FIELD OF THE INVENTION
[0002] The invention relates to a method and eyeglass for the
recovery and repair of eyesight.
BACKGROUND OF THE INVENTION
[0003] Human eyes participate unequally in the process of vision.
The so-called dominant eye plays a more active role in focusing,
while the non-dominant eye "only" follows the dominant eye and
assists in spatial vision. Typically the vision of the non-dominant
eye is weaker than that of the dominant eye. During childhood, in
certain cases the non-dominant eye might become lazy accompanied by
significant vision loss. Around middle age a slow but continuous
vision loss begins. Typically the non-dominant eye suffers first
from vision loss and degree of the loss is more pronounced. The
individual does not register this vision loss for a long time,
because the brain corrects for it as long as possible.
[0004] Numerous well-known methods and devices have been developed
for the diagnosis and treatment of this process. U.S. Pat. No.
5,264,877 describes an eyeglass with lenses that are at least
partially coated with a film that darkens in response to
electricity to open and close the path of light in front of both
eyes with a 4-12 Hz, or 6-15 Hz frequency, respectively. The human
eye is unable to effectively sense these frequencies.
[0005] U.S. Pat. No. 5,452,026 describes a device and method
containing one light-occluding unit in front of one or both eyes,
and said units are powered in such a way that the device stays
transparent to light for longer time in front of the weaker eye and
for a shorter time in front of the stronger eye thus providing more
time for the weaker eye to participate in vision. The device allows
for the control of the duty cycle as well as the opening time of
the light shutters in front of the eyes but the frequency also
falls into the frequency range that is not sensed by the human
eye.
[0006] U.S. Pat. No. 6,511,175 also describes and eyeglass
containing two controllable light shutters with individually
adjustable transparencies, which weaken the image in front of the
stronger eye in a controllable manner thus impelling the weaker eye
to work more efficiently.
[0007] The process described in U.S. Pat. No. 5,308,246 uses a
single lens to simultaneously close, then simultaneously open the
image in front of both eyes. Simultaneously opening and closing the
light shutter in front of both eyes does not shift dominance to the
weaker eye and is therefore not an efficient tool for vision repair
or recovery.
[0008] The device described in U.S. Pat. No. 7,452,067 also
contains to light shutters; however, certain areas of the lens do
not darken but provide unimpeded vision. Instead of compelling the
eye to re-focus, this design projects the image onto different
areas of the fundus.
[0009] International publication No. WO/2013/040513 also proposes a
bilateral periodic interruption of the image seen by the human eye,
using frequencies in the range of 1 Hz to 15 Hz. Although sensed by
the human eye, this interruption does not evoke a change in the
brain that would result in improved vision.
SUMMARY OF THE INVENTION
[0010] We have recognized that a significantly greater, and
persistent effect can be achieved by simply forcing the lazier,
weaker eye to take over dominance from the dominant eye from time
to time and try to focus.
[0011] Based on our experiences it takes only a few minutes'
training to significantly improve the vision of the non-dominant
dye. Another very important factor is the length of the cycle.

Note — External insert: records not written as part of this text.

File: src/rtl/addsub_pkg.sv
package addsub_pkg;
  localparam int unsigned ADDSUB_W = 4;

  typedef enum logic {
    OP_ADD = 1'b0,
    OP_SUB = 1'b1
  } addsub_op_e;
endpackage

File: src/rtl/addsub_full_adder.sv
module addsub_full_adder (
  input  logic x_i,
  input  logic y_i,
  input  logic c_i,
  output logic s_o,
  output logic c_o
);
  assign s_o = x_i ^ y_i ^ c_i;
  assign c_o = (x_i & y_i) | (c_i & (x_i ^ y_i));
endmodule

File: src/rtl/addsub_ripple.sv
module addsub_ripple #(
  parameter int unsigned W = 4
) (
  input  logic [W-1:0] x_i,
  input  logic [W-1:0] y_i,
  input  logic         cin_i,
  output logic [W-1:0] sum_o,
  output logic         cout_o
);
  logic [W:0] chain;

  assign chain[0] = cin_i;

  for (genvar g = 0; g < W; g++) begin : g_bit
    addsub_full_adder i_fa (
      .x_i (x_i[g]),
      .y_i (y_i[g]),
      .c_i (chain[g]),
      .s_o (sum_o[g]),
      .c_o (chain[g+1])
    );
  end

  assign cout_o = chain[W];
endmodule

File: src/rtl/addsub_fixup.sv
// Second stage: (raw ^ {W{fix}}) + 0 + fix, i.e. a conditional two's complement.
// Its final carry is never built, so it cannot leak to the carry output.
module addsub_fixup #(
  parameter int unsigned W = 4
) (
  input  logic [W-1:0] raw_i,
  input  logic         fix_i,
  output logic [W-1:0] res_o
);
  logic [W-1:0] inv;
  logic [W-1:0] carry;

  assign inv = raw_i ^ {W{fix_i}};

  always_comb begin
    carry[0] = fix_i;
    for (int k = 1; k < W; k++) begin
      carry[k] = inv[k-1] & carry[k-1];
    end
  end

  assign res_o = inv ^ carry;
endmodule

File: src/rtl/addsub_magnitude.sv
module addsub_magnitude
  import addsub_pkg::*;
#(
  parameter int unsigned W = ADDSUB_W
) (
  input  logic [W-1:0] a_i,
  input  logic [W-1:0] b_i,
  input  logic         sub_i,
  output logic [W-1:0] mag_o,
  output logic         carry_o,
  output logic         neg_o
);
  addsub_op_e op;
  logic       is_sub;
  logic [W-1:0] b_cond;
  logic [W-1:0] raw_sum;
  logic         raw_cout;

  assign op     = addsub_op_e'(sub_i);
  assign is_sub = (op == OP_SUB);
  assign b_cond = b_i ^ {W{is_sub}};

  addsub_ripple #(.W(W)) i_stage1 (
    .x_i    (a_i),
    .y_i    (b_cond),
    .cin_i  (is_sub),
    .sum_o  (raw_sum),
    .cout_o (raw_cout)
  );

  // No carry while subtracting means the result wrapped below zero.
  assign neg_o = is_sub & ~raw_cout;

  addsub_fixup #(.W(W)) i_stage2 (
    .raw_i (raw_sum),
    .fix_i (neg_o),
    .res_o (mag_o)
  );

  assign carry_o = raw_cout;
endmodule

File: config.mk
export PLATFORM = sky130hd
export DESIGN_NAME = addsub_magnitude
export DESIGN_NICKNAME = d
export VERILOG_FILES = /design/src/rtl/addsub_pkg.sv /design/src/rtl/addsub_full_adder.sv /design/src/rtl/addsub_ripple.sv /design/src/rtl/addsub_fixup.sv /design/src/rtl/addsub_magnitude.sv
export SDC_FILE = /design/constraint.sdc
export NUM_CORES = 1
export LEC_CHECK = 0
export BUFFER_PORTS_ARGS = -buffer_cell sky130_fd_sc_hd__buf_2
export CAP_MARGIN = 10
export CELL_PAD_IN_SITES_DETAIL_PLACEMENT = 0
export CELL_PAD_IN_SITES_GLOBAL_PLACEMENT = 1
export CORE_AREA = 2 2 39 41
export DETAILED_ROUTE_END_ITERATION = 8
export DIE_AREA = 0 0 41 43
export PLACE_DENSITY = 0.49
export SYNTH_ARGS = -nofsm -noshare
export SYNTH_HDL_FRONTEND = slang
export SYNTH_SLANG_ARGS = --single-unit
File: constraint.sdc
create_clock -name vclk -period 4.6
set_input_delay 0.69 -clock vclk [all_inputs]
set_output_delay 0.69 -clock vclk [all_outputs]
set_load 0.01 [all_outputs]
==> metrics.cfg <==
[run_status]
outcome=finished clean

[floorplanning]
rows=14
initial_core_util=0.134
die_x_microns=41
die-area_sq_um=1760
fp.dieH_microns=43
io_pins=15
core_sq_um=1380

[worst_setup_path]
cp-end-kind=output port
cp.arrival_ps=3550
startpoint_type=input pin
cp_max_fo=5
path_class=input pin to output port
critPathRequiredTime_ps=3910

[placed_design]
routabilityCongestion=0.539
dp_slack_ps=317
numPortBuffers=15
dp_hpwl_microns=353

[synthesis]
synth.cell_area_sq_um=185
syn_nets=32
yosysSeqAreaShare=0
syn_area_per_cell_sq_um=10.3
ys_warn_count=0
postSynthCellCount=18
yosysUniqueCellTypes=9

[route]
drtAntennaViolNets=0
m1WireLength_microns=175
detail_route.vias_per_cell=3.19
wl_met3_microns=79
top_layer=met3
num_vias=153
drc=0
first_iter_violations=0
route.met2.wl_microns=108
finalWirelength_microns=364
drt_pre_antenna_iters=1
wl_per_cell_microns=7.58

[timing]
finalMaxSlewViolations=0
fin_crit_sh=0.923
relSlewSlack=0.837
worstMarginPinSlew_ps=245
finalSetupViolCount=0
fin_crit_ps=4240
setup_tns_ps=0
grt_setup_unrepaired=false
timing.final.ws_setup_ps=355
hold_violations=0
fmax_mhz=236

[finish]
layout-drive-gt1-share=0.500
syn_to_final_growth_pct=48.6
num_antenna_cells=0
clockBufferCount=0
nNetsFinal=48
regArea_sq_um=0
nFlopsAndLatches=0

[global_routing]
grt_max_degree=6
grt_pass1_wl_microns=565
grt-ovfl-total=0
antenna_found_initial=0
grt_use_total=0.0432
grt_pass1_vias=147

[clock_network]
hold_buffers=0
post_cts_buffers=0
cts_resized=0

[pwr]
leakage_nw=0.146
power_density_nw_per_um2=217
max-vdd-ir-drop_uv=67.6

[hold_path]
min_path_type=input pin to output port

[run]
drv_cap=0

==> critical path: stages <==
cell and delay, ps:
buf_2 100, mux2_2 340, fa_1 390, fa_1 390, fa_1 380, nand2b_1 260
xnor2_1 170, ha_1 200, ha_1 180, xor2_1 180, xnor2_1 130, buf_2 150
==> final timing paths <==
| check | cells after the start | from | to | slack [ps] |
|---|---|---|---|---|
| setup / recovery | 12 | b_i[0] | mag_o[3] | 360 |
| hold / removal | 3 | a_i[0] | mag_o[0] | 1680 |
==> cell type report <==
class / count / area [sq um]
Multi-Input combinational cell: 16 / 176
Fill cell: 158 / 1110
Inverter: 1 / 3.75
Tap cell: 16 / 20.0
Timing Repair Buffer: 15 / 75.1
==> cells by family after synthesis <==
family,count (synthesis),share of synthesized area
xor gates and xnor gates,8,0.378
adders and majority gates,5,0.459
buffers and inverters,2,0.0473
and+or+nand+nor,2,0.0541
muxes,1,0.0608
==> layer usage <==
metal / vias to the layer above / track usage
met5: - / 0
met4: 0 / 0
met3: 0 / 0.00524
met2: 14 / 0.0688
met1: 56 / 0.0645
li1: 83 / -
==> report_power, final <==
group | switching [mW] | internal (mW)
clock | 0 | 0
combinational | 0.0302 | 0.0294
sequential | 0 | 0
==> stage by stage <==
step	cell area (sq um)	power (mW)	utilization	hold slack [ps]	instances
2_1_floorplan	185	0.0404	-	1470	18
4_1_cts	275	0.0613	0.199	1680	48
5_1_grt	275	0.0679	0.199	1710	48
6_report	275	0.0596	0.199	1680	48
3_3_place_gp	275	0.0608	0.199	1680	48
3_5_place_dp	275	0.0604	0.199	1680	48
==> synth_stat cells (all sizes together) <==
master,count,share of area
clkbuf,1,0.027
fa,3,0.32
ha,2,0.14
inv,1,0.020
mux2,1,0.061
nand2b,1,0.034
nor2,1,0.020
xnor2,3,0.14
xor2,5,0.24
==> cells in the final DEF (no fill, tap or decap), drive strengths merged <==
cell type  synthesis  layout
xnor2              3       3
mux2               1       1
nor2               1       1
buf                0      15
fa                 3       3
xor2               5       5
nand2b             1       1
ha                 2       2
inv                1       1
Note: power is estimated with default switching activity, not from simulation.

There have been many attempts at devising corrective eyeglasses
that use a frequency not sensed by the human eye because its use is
more comfortable. However, based on our experience, these
frequencies are not effective. The reason is that if the human eye
does not see the effect, it won't try to accommodate, therefore the
training does not work. There have been attempts at using lower
frequencies. The human eye senses these as vibrations but they are
still too fast for the eye to allow easy accommodation. Other
designs simultaneously shutter and then open the vision of both
eyes. We do not consider these suitable for corrective treatment of
the weaker eye, because this type of eyeglass does not compel the
weaker eye to focus since after the opening it is the dominant eye
that will automatically focus.
[0012] The invention concerns firstly a method for the recovery and
repair of eyesight, by which the path of the light reaching the eye
is periodically interrupted, thereby forcing the eye to perform
additional focusing activity by inserting into the path of the
incident light an optical element influencing the passage of the
light and thus first achieving a temporary complete inhibition of
the passage of the incident light, then completely freeing the
path.
[0013] The invention concerns secondly a corrective eyeglass
composed of a frame designed for holding and positioning the
eyeglass on the head; at least one optical element inserted into
the frame for the purpose of influencing the passage of the
received light; at least one control unit exerting temporal control
over the optical characteristics of at least one optical element;
one power supply unit supplying at least one optical element and at
least one control unit with electrical energy, where the control
unit is electrically connected to the power supply unit and at
least one optical element is electrically connected to the control
unit, and the control unit is designed as a control unit using a
pre-defined control signal to influence the transparency of at
least one optical element.
[0014] The invention is detailed below in the form of an example of
the embodiment and its mode of execution, with reference to the
appended drawing wherein:
BRIEF DESCRIPTION OF THE DRAWINGS
[0015] FIG. 1 is the flowchart of one of the possible modes of
execution of the method according to the invention,
[0016] FIG. 2 is the schematic, exploded view of one of the
embodiments of the eyeglass according to the invention, and
[0017] FIG. 3 shows the block diagram and connections of the
possible electronics utilized in the eyeglass, as well as other
operating parts and units of the eyeglass depicted in FIG. 2.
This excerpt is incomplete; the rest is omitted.